From Wikipedia, the free encyclopedia

Coordinates: 69°21′N 88°12′E / 69.35, 88.2

Norilsk downtown was designed in a typical Stalinist style
Norilsk downtown was designed in a typical Stalinist style

Norilsk (Russian: Нори́льск) is a major city in Krasnoyarsk Krai, Russia. It was granted city status in 1953. It is the northernmost city in Siberia and the world's second largest city (after Murmansk) above the Arctic Circle. Norilsk and Yakutsk are the only large cities in the continuous permafrost zone. Norilsk is also the northernmost city on the planet with a population over 100,000. Population: 230,000 (2008 est.);[citation needed] 134,832 (2002 Census);[1] 174,673 (1989 Census).[2] MMC Norilsk Nickel, a mining company, is the principal employer in the Norilsk area. The city is served by Norilsk Alykel Airport and Norilsk Valek Airfield. Due to the intense mining, the city is one of the ten most polluted cities in the world,[3] with not a single living tree within 48 km of the nickel smelter Nadezhda ("The Hope").[4]

Contents

[edit] History

The settlement of Norilsk was founded by the end of the 1920s; however, the official date of founding is traditionally set to 1935, when Norilsk was expanded as a settlement for the Norilsk mining-metallurgic complex and became the center of the Norillag system of GULAG labor camps. It was granted the status of urban settlement in 1939.

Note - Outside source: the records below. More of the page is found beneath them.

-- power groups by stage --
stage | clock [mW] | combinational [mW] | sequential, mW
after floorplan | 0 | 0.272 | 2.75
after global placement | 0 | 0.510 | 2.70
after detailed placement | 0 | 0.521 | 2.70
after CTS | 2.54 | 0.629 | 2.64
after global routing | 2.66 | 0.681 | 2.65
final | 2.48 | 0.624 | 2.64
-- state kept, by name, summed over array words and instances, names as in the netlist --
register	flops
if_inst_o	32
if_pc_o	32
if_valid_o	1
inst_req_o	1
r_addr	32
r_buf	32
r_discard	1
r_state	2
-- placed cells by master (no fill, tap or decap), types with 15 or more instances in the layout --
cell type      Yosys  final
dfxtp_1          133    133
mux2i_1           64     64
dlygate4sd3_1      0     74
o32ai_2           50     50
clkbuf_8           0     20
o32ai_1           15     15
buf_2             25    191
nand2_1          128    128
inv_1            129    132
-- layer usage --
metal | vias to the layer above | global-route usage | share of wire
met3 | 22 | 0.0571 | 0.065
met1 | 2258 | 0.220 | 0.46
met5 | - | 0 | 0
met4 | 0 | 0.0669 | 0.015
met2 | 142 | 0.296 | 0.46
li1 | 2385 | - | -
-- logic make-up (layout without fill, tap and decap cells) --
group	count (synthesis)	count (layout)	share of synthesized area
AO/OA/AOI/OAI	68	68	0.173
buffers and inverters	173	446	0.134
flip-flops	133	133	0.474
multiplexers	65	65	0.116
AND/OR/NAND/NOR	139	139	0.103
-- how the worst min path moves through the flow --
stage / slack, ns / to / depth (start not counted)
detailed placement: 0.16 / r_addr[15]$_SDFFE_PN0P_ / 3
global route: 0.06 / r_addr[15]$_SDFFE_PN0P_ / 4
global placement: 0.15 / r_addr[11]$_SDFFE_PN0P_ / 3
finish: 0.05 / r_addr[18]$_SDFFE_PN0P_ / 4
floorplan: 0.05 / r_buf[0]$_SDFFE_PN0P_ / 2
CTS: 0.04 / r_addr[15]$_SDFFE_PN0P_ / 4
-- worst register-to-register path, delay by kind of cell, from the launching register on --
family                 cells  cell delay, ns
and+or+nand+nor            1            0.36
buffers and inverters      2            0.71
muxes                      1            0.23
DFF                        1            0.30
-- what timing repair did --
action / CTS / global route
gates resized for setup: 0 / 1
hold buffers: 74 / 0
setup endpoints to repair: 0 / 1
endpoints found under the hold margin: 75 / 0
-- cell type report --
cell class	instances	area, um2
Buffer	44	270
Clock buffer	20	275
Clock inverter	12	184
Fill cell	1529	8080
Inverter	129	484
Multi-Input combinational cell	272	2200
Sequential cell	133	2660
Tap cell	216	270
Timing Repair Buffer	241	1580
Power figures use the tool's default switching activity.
$ cat config.mk
export PLATFORM = sky130hd
export DESIGN_NAME = serial_adder
export DESIGN_NICKNAME = d
export VERILOG_FILES = /design/src/rtl/serial_adder.sv
export SDC_FILE = /design/constraint.sdc
export NUM_CORES = 1
export LEC_CHECK = 0
export ABC_CLOCK_PERIOD_IN_PS = 2380
export CORE_UTILIZATION = 50
export CTS_CLUSTER_SIZE = 24
export DETAILED_ROUTE_END_ITERATION = 10
export GPL_TIMING_DRIVEN = 0
export HOLD_SLACK_MARGIN = 0.03
export MAX_ROUTING_LAYER = met4
export PLACE_DENSITY_LB_ADDON = 0.12
export SYNTH_ARGS = -nofsm -noshare
export SYNTH_HDL_FRONTEND = slang
export SYNTH_SLANG_ARGS = --single-unit
$ cat constraint.sdc
create_clock -name clk -period 2.38 [get_ports clk]
set_input_delay 0.476 -clock clk [delete_from_list [all_inputs] [get_ports clk]]
set_output_delay 0.476 -clock clk [all_outputs]
set_load 0.01 [all_outputs]
===== src/rtl/sipo_deser_if.sv =====
// Bus bundle for sipo_deser: serial input side, clear, and the parallel
// word handshake. Master drives the stimulus, slave is the deserializer.
interface sipo_deser_if #(
  parameter int unsigned WIDTH = 8
);
  localparam int unsigned CW = $clog2(WIDTH);

  logic             clear;
  logic             shift_en;
  logic             bit_in;
  logic             out_ready;
  logic [WIDTH-1:0] data_out;
  logic             out_valid;
  logic             overrun;
  logic [CW-1:0]    bit_cnt;

  modport master (
    output clear, shift_en, bit_in, out_ready,
    input  data_out, out_valid, overrun, bit_cnt
  );

  modport slave (
    input  clear, shift_en, bit_in, out_ready,
    output data_out, out_valid, overrun, bit_cnt
  );
endinterface


===== src/rtl/sipo_deser.sv =====
// Serial-to-parallel deserializer with frame bit counter, selectable bit order,
// holding register with valid/ready handshake and sticky overrun flag.
module sipo_deser #(
  parameter int unsigned WIDTH     = 8,
  parameter bit          LSB_FIRST = 1'b0
) (
  input logic         clk,
  input logic         rst_n,
  sipo_deser_if.slave bus
);

  localparam int unsigned CW   = $clog2(WIDTH);
  localparam logic [CW-1:0] LAST = CW'(WIDTH - 1);

  if (WIDTH < 4) begin : g_width_check
    $error("sipo_deser: WIDTH must be >= 4");
  end

  logic [WIDTH-1:0] shreg_q, shreg_d;
  logic [WIDTH-1:0] data_q,  data_d;
  logic [CW-1:0]    cnt_q,   cnt_d;
  logic             valid_q, valid_d;
  logic             ovr_q,   ovr_d;

  logic [WIDTH-1:0] shreg_nxt_c;
  logic             complete_c;
  logic             consume_c;

  // Shift direction is fixed at elaboration time.
  if (LSB_FIRST) begin : g_lsb_first
    assign shreg_nxt_c = {bus.bit_in, shreg_q[WIDTH-1:1]};
  end else begin : g_msb_first
    assign shreg_nxt_c = {shreg_q[WIDTH-2:0], bus.bit_in};
  end

  assign complete_c = bus.shift_en && (cnt_q == LAST);
  assign consume_c  = valid_q && bus.out_ready;

  // Next-state logic; clear outranks shifting and the handshake.
  always_comb begin
    shreg_d = shreg_q;
    data_d  = data_q;
    cnt_d   = cnt_q;
    valid_d = valid_q;
    ovr_d   = ovr_q;

    if (bus.clear) begin
      shreg_d = '0;
      cnt_d   = '0;
      valid_d = 1'b0;
      ovr_d   = 1'b0;
    end else begin
      if (bus.shift_en) begin
        shreg_d = shreg_nxt_c;
        cnt_d   = complete_c ? '0 : cnt_q + CW'(1);
      end

      if (complete_c) begin
        // A completed word is accepted only if the holding register is free
        // or is being drained at this very edge; otherwise it is dropped.
        if (!valid_q || consume_c) begin
          data_d  = shreg_nxt_c;
          valid_d = 1'b1;
        end else begin
          ovr_d   = 1'b1;
        end
      end else if (consume_c) begin
        valid_d = 1'b0;
      end
    end
  end

  // State register.
  always_ff @(posedge clk or negedge rst_n) begin
    if (!rst_n) begin
      shreg_q <= '0;
      data_q  <= '0;
      cnt_q   <= '0;
      valid_q <= 1'b0;
      ovr_q   <= 1'b0;
    end else begin
      shreg_q <= shreg_d;
      data_q  <= data_d;
      cnt_q   <= cnt_d;
      valid_q <= valid_d;
      ovr_q   <= ovr_d;
    end
  end

  assign bus.data_out  = data_q;
  assign bus.out_valid = valid_q;
  assign bus.overrun   = ovr_q;
  assign bus.bit_cnt   = cnt_q;

endmodule
==> config.mk <==
export PLATFORM = sky130hd
export DESIGN_NAME = stim_gen_tx_flat
export DESIGN_NICKNAME = d
export VERILOG_FILES = /design/src/rtl/stim_gen_tx_if.sv /design/src/rtl/stim_gen_tx.sv /design/src/flat_wrapper.sv
export SDC_FILE = /design/constraint.sdc
export NUM_CORES = 1
export LEC_CHECK = 0
export ABC_AREA = 1
export CAP_MARGIN = 20
export CORE_MARGIN = 10
export CORE_UTILIZATION = 25
export DETAILED_ROUTE_END_ITERATION = 16
export PLACE_DENSITY = 0.47
export SLEW_MARGIN = 20
export SYNTH_ARGS = -nofsm -noshare
export SYNTH_HDL_FRONTEND = slang
export SYNTH_SLANG_ARGS = --single-unit
==> constraint.sdc <==
create_clock -name clk_f -period 3.3 [get_ports clk_f]
set_input_delay 0.66 -clock clk_f [delete_from_list [all_inputs] [get_ports clk_f]]
set_output_delay 0.66 -clock clk_f [all_outputs]
set_load 0.05 [all_outputs]
==> src/rtl/stim_gen_tx_if.sv <==
// Lane bus between the stimulus generator and the phy_tx loopback path.
// The master drives the transmit lanes and receives the looped-back lanes.
interface stim_gen_tx_if #(
  parameter int N_CH   = 4,
  parameter int DATA_W = 8
);
  logic [N_CH*DATA_W-1:0] data_out;
  logic [N_CH-1:0]        valid_out;
  logic [N_CH*DATA_W-1:0] data_back;
  logic [N_CH-1:0]        valid_back;

  modport master (
    output data_out,
    output valid_out,
    input  data_back,
    input  valid_back
  );

  modport slave (
    input  data_out,
    input  valid_out,
    output data_back,
    output valid_back
  );
endinterface
$ cat src/rtl/gpr_wb_pkg.sv
// gpr_wb_pkg: shared widths, zero-register constant and write-back entry type
package gpr_wb_pkg;
  localparam int REG_ADDR_W = 5;
  localparam int REG_DATA_W = 32;
  localparam int NUM_REGS = 1 << REG_ADDR_W;
  localparam logic [REG_ADDR_W-1:0] REG_ZERO = 5'd0;
  typedef struct packed {
    logic [REG_ADDR_W-1:0] addr;
    logic [REG_DATA_W-1:0] data;
  } wb_entry_t;
endpackage

$ cat src/rtl/gpr_writeback_wb_fifo.sv
// wb_fifo: synchronous FIFO of write-back entries with count/full/empty status
module wb_fifo
  import gpr_wb_pkg::*;
#(
  parameter int DEPTH = 4
) (
  input  logic                     clk,
  input  logic                     reset,
  input  logic                     push,
  input  wb_entry_t                din,
  input  logic                     pop,
  output wb_entry_t                dout,
  output logic [$clog2(DEPTH):0]   count,
  output logic                     full,
  output logic                     empty
);
  localparam int AW = $clog2(DEPTH);
  wb_entry_t mem [DEPTH];
  logic [AW-1:0] wr_ptr, rd_ptr;
  logic do_push, do_pop;
  assign do_push = push && !full;
  assign do_pop = pop && !empty;
  assign full = count == (AW+1)'(DEPTH);
  assign empty = count == '0;
  assign dout = mem[rd_ptr];
  always_ff @(posedge clk or posedge reset) begin
    if (reset) begin
      wr_ptr <= '0;
      rd_ptr <= '0;
      count <= '0;
    end else begin
      wr_ptr <= do_push ? wr_ptr + 1'b1 : wr_ptr;
      rd_ptr <= do_pop ? rd_ptr + 1'b1 : rd_ptr;
      count <= (do_push && !do_pop) ? count + 1'b1 : (!do_push && do_pop) ? count - 1'b1 : count;
    end
  end
  always_ff @(posedge clk) begin
    if (do_push) mem[wr_ptr] <= din;
  end
endmodule
==> src/rtl/cache_line_controller_pkg.sv <==
// rtl/cache_line_controller_pkg.sv - shared cache geometry and miss sequencer state type
// Geometry defaults are shared with the cache datapath modules.
package cache_pkg;

  localparam int ADDR_W_DEF     = 16;
  localparam int INDEX_W_DEF    = 3;
  localparam int WORD_OFF_W_DEF = 2;

  localparam int OFFSET_BITS = WORD_OFF_W_DEF + 2;
  localparam int LINE_BYTES  = 1 << OFFSET_BITS;
  localparam int LINE_W      = ADDR_W_DEF - OFFSET_BITS;
  localparam int TAG_WIDTH   = LINE_W - INDEX_W_DEF;

  typedef enum logic [1:0] {
    ST_IDLE      = 2'd0,
    ST_WRITEBACK = 2'd1,
    ST_FILL      = 2'd2,
    ST_DONE      = 2'd3
  } miss_state_e;

  // Byte-offset width of a line holding 2**word_off_w 32-bit words.
  function automatic int offset_bits_of(input int word_off_w);
    return word_off_w + 2;
  endfunction

  function automatic int line_w_of(input int addr_w, input int word_off_w);
    return addr_w - offset_bits_of(word_off_w);
  endfunction

endpackage

==> src/rtl/cache_line_controller_if.sv <==
// rtl/cache_line_controller_if.sv - miss request, line array and external RAM port bundle
// master = miss sequencer, slave = cache lookup / data array / RAM side.
interface cache_line_controller_if #(
  parameter int ADDR_W = cache_pkg::ADDR_W_DEF,
  parameter int OFF_W  = cache_pkg::OFFSET_BITS
) ();

  localparam int LINE_AW = ADDR_W - OFF_W;

  logic               miss_req;
  logic [LINE_AW-1:0] miss_line_addr;
  logic               victim_dirty;
  logic [LINE_AW-1:0] victim_line_addr;
  logic               busy;
  logic               done;

  logic [OFF_W-1:0]   arr_byte;
  logic [7:0]         arr_rdata;
  logic               arr_we;
  logic [7:0]         arr_wdata;

  logic [ADDR_W-1:0]  ram_address;
  logic               ram_rd;
  logic               ram_wr;
  logic [7:0]         ram_wdata;
  logic [7:0]         ram_rdata;
  logic               ram_ack;

  modport master (
    input  miss_req, miss_line_addr, victim_dirty, victim_line_addr,
    output busy, done,
    output arr_byte, arr_we, arr_wdata,
    input  arr_rdata,
    output ram_address, ram_rd, ram_wr, ram_wdata,
    input  ram_rdata, ram_ack
  );

  modport slave (
    output miss_req, miss_line_addr, victim_dirty, victim_line_addr,
    input  busy, done,
    input  arr_byte, arr_we, arr_wdata,
    output arr_rdata,
    input  ram_address, ram_rd, ram_wr, ram_wdata,
    output ram_rdata, ram_ack
  );

endinterface
`config.mk`:
```
export PLATFORM = sky130hd
export DESIGN_NAME = multiplexor_barrido
export DESIGN_NICKNAME = d
export VERILOG_FILES = /design/src/rtl/multiplexor_barrido.sv
export SDC_FILE = /design/constraint.sdc
export NUM_CORES = 1
export LEC_CHECK = 0
export CORE_MARGIN = 3
export CORE_UTILIZATION = 50
export DETAILED_ROUTE_END_ITERATION = 7
export PLACE_DENSITY = 0.95
export SETUP_SLACK_MARGIN = 0.15
export SLEW_MARGIN = 10
export SYNTH_ARGS = -nofsm -noshare
export SYNTH_HDL_FRONTEND = slang
export SYNTH_SLANG_ARGS = --single-unit
```
`constraint.sdc`:
```
create_clock -name CLK -period 5.1 [get_ports CLK]
set_clock_uncertainty 0.15 [all_clocks]
set_input_delay 0.765 -clock CLK [delete_from_list [all_inputs] [get_ports CLK]]
set_output_delay 0.765 -clock CLK [all_outputs]
set_load 0.01 [all_outputs]
```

Norilsk, located between the West Siberian Plain and Central Siberian Plateau at the foot of the 1,700-metre-high Putoran Mountains, is situated on some of the largest nickel deposits on Earth. Consequently, mining and smelting ore are the major industries. Norilsk is the center of a region where nickel, copper, cobalt, platinum, palladium, and coal are mined. Mineral deposits in the Siberian Craton had been known for two centuries before Norilsk was founded, but mining began only in 1939, when the buried portions of the Norilsk-Talnakh intrusions were found beneath mountainous terrain.

Talnakh is the major mine/enrichment site now from where an enriched ore emulsion is pumped to Norilsk metallurgy plants.

To support the new city a railway to the port of Dudinka on the Yenisei River was established. From this port enriched nickel and copper are transported to Murmansk by sea then to the Monchegorsk enrichment plant on the Kola Peninsula, while more precious content goes up the river to Kransnoyarsk. This transportation only takes place during the summer: Dudinka port is closed and dismantled during spring's ice barrier floods of up to 20 m in late May (a typical spring occurrence on all Siberian rivers). Another railway was under construction from the European coal city Vorkuta via the Salekhard/Ob River, but construction stopped there after Stalin died.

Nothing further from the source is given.